The study, based on a computer model, is the first to estimate the lifetime toll of childhood cancer and the grueling but increasingly successful treatments for diseases such as kidney and bone cancers, leukemia, and brain tumors. About 10,000 children and adolescents are diagnosed with cancer annually, and the five-year survival rate has risen to about 80 percent overall.
Jennifer Yeh, PhD, a research fellow at the Harvard School of Public Health (HSPH) Center for Health Decision Science and first author of the report, said she was surprised when the analysis projected a 10-year average loss of life expectancy. "For a group of patients fortunate enough to have survived their initial cancer, to still have this considerable extra risk is disheartening," she said.
However, Lisa Diller, MD, clinical director of Pediatric Oncology at Dana-Farber and Children's Hospital Boston, who is the senior author of the paper, said that recent changes in treatments and the increasing use of less-toxic "targeted" therapies may lead to better long-term outcomes in the future.
"The study is based on how children were treated in the 1970s and early 1980s," said Diller, who directs the Perini Family Survivorship Center at Dana-Farber. "It is our hope that when we see data from more recent cohorts of patients, there will be improved life expectancy as a result of some changes that pediatric oncologists have made."
For example, pediatric cancer doctors have been tweaking treatment regimens to minimize harm to normal tissues and organs while assuring that treatments remain effective for cancer control.
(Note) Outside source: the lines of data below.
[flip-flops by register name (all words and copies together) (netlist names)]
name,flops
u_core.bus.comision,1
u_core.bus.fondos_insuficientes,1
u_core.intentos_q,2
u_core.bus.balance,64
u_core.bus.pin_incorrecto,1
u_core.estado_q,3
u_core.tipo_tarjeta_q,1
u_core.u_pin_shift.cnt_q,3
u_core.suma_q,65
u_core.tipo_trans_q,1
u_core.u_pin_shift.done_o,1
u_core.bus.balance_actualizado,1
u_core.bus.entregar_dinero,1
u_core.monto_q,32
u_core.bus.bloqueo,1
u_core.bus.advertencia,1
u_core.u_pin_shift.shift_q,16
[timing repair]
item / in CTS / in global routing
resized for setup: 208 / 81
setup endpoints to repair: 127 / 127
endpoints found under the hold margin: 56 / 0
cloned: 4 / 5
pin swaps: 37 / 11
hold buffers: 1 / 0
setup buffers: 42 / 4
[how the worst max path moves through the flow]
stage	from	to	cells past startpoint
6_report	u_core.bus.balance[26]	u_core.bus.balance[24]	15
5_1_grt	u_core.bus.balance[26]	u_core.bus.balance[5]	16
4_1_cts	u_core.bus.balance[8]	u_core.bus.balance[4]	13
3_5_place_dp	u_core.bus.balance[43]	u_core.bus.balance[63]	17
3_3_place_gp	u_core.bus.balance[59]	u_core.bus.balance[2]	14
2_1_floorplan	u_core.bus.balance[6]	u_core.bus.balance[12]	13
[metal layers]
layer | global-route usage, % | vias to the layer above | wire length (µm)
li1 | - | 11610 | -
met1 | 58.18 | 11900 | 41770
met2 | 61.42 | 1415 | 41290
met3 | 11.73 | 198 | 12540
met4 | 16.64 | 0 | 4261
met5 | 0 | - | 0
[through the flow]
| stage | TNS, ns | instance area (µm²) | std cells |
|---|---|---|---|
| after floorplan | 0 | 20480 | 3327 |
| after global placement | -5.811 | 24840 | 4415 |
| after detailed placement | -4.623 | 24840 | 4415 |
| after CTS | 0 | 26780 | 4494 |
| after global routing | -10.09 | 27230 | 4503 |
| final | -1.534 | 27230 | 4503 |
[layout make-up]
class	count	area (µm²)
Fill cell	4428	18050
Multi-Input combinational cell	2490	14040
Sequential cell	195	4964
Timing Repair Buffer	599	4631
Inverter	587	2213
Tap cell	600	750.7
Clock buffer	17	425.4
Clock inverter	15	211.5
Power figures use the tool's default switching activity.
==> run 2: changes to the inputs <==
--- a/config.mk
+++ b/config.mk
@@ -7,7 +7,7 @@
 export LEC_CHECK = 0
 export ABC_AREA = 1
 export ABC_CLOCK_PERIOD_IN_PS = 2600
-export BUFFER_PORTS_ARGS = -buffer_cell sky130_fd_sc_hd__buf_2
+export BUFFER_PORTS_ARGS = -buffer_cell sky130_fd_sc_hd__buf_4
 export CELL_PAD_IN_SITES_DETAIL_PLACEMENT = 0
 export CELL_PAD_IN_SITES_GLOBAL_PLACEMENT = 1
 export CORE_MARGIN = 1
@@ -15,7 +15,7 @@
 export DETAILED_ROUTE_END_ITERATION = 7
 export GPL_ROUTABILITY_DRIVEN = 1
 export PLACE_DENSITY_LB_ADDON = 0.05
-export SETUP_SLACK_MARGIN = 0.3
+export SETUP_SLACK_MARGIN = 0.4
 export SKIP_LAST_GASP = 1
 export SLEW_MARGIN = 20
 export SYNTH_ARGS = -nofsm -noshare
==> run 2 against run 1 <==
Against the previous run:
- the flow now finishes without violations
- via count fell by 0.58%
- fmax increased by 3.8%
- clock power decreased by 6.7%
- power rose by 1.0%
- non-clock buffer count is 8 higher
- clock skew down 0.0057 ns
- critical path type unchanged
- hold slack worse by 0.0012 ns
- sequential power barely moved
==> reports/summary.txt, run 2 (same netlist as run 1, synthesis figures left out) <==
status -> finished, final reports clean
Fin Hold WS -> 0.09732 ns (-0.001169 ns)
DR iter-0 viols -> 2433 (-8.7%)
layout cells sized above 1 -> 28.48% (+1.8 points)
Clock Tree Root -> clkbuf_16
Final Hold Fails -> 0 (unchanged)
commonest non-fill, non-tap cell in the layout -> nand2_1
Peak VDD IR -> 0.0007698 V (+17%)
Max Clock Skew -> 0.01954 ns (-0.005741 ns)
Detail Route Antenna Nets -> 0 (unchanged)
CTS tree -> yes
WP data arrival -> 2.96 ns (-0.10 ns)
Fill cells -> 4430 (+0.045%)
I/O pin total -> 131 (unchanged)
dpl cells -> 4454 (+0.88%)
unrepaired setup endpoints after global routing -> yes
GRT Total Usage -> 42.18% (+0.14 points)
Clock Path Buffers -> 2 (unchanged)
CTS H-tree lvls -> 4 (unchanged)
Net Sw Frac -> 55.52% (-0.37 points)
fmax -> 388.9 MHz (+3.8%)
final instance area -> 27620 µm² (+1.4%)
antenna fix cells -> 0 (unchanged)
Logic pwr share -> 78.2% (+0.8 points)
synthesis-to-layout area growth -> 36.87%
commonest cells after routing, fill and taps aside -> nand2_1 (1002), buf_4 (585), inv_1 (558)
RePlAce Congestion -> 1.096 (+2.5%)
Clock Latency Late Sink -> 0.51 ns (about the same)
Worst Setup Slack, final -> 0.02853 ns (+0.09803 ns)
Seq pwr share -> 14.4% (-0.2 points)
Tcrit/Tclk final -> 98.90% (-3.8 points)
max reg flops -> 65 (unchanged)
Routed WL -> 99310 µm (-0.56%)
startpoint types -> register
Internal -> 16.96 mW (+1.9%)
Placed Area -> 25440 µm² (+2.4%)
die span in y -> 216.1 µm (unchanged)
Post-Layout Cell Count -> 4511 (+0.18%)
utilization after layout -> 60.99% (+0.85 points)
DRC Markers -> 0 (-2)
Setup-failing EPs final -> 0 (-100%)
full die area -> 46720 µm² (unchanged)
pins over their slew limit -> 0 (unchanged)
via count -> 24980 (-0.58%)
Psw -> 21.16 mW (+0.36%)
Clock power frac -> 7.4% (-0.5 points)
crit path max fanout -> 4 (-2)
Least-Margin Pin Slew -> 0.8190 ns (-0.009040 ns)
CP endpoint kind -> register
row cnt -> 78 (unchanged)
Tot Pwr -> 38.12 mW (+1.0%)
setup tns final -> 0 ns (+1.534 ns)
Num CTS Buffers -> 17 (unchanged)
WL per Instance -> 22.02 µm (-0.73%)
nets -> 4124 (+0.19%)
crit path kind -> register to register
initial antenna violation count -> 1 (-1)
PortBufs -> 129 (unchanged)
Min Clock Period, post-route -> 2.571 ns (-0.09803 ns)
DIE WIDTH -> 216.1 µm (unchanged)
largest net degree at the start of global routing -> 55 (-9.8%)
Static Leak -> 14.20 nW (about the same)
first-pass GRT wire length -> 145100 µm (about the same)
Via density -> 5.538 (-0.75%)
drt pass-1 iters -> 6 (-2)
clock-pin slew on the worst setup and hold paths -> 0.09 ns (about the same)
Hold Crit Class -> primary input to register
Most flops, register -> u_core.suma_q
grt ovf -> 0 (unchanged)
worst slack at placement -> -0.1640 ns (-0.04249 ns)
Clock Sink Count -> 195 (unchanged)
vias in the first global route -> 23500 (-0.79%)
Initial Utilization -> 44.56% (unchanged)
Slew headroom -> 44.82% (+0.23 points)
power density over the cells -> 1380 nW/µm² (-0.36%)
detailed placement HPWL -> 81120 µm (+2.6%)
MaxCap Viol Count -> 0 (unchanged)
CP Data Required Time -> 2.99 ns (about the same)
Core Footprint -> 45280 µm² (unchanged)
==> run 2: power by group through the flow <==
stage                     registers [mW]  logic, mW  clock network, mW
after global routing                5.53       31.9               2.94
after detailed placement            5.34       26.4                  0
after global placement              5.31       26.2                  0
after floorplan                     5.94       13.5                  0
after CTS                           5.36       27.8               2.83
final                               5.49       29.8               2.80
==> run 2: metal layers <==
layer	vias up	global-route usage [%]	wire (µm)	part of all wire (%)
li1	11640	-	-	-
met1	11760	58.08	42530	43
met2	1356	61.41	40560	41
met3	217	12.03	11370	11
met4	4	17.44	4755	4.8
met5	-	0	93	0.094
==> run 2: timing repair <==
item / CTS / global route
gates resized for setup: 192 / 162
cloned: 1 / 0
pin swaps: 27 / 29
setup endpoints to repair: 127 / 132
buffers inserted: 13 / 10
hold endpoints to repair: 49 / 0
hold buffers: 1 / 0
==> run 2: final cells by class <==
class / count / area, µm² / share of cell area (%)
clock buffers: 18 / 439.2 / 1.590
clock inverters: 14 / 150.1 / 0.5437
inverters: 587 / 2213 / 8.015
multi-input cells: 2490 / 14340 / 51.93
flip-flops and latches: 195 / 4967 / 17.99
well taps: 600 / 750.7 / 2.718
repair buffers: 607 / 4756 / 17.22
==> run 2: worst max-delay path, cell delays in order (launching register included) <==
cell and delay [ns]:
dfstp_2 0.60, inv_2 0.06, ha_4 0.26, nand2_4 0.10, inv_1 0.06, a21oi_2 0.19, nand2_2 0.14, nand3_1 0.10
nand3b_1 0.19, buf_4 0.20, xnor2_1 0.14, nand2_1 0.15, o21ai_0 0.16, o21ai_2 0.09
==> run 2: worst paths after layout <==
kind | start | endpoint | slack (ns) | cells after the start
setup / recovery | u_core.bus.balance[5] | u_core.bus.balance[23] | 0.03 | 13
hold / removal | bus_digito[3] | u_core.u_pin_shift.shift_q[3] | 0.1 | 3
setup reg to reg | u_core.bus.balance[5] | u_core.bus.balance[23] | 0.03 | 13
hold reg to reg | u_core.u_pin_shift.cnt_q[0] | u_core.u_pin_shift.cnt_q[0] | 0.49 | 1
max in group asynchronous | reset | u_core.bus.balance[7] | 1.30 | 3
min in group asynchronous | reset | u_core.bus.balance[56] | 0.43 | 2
Radiation beams are being more tightly focused on the cancer, oncologists are avoiding chemotherapy agents that can damage particular organs, and some children are receiving drugs aimed at preventing toxicity to these organs along with their cancer drugs.
Yeh said there is often a "disconnect" when young patients, following successful treatment, switch to a primary care physician for adult care. "Many times the primary care physicians aren't as familiar with the history of the treatments and the higher risks" of serious complications their patients face, she said.
Diller added that because most physicians will see very few patients with a history of childhood cancer, they may not be alert to symptoms that could signal a recurrence or a new cancer. For example, she said, the common complaint of heartburn would normally not be cause for great concern in someone without a prior history of cancer, but in a survivor, it should be investigated as a possible indicator of stomach cancer.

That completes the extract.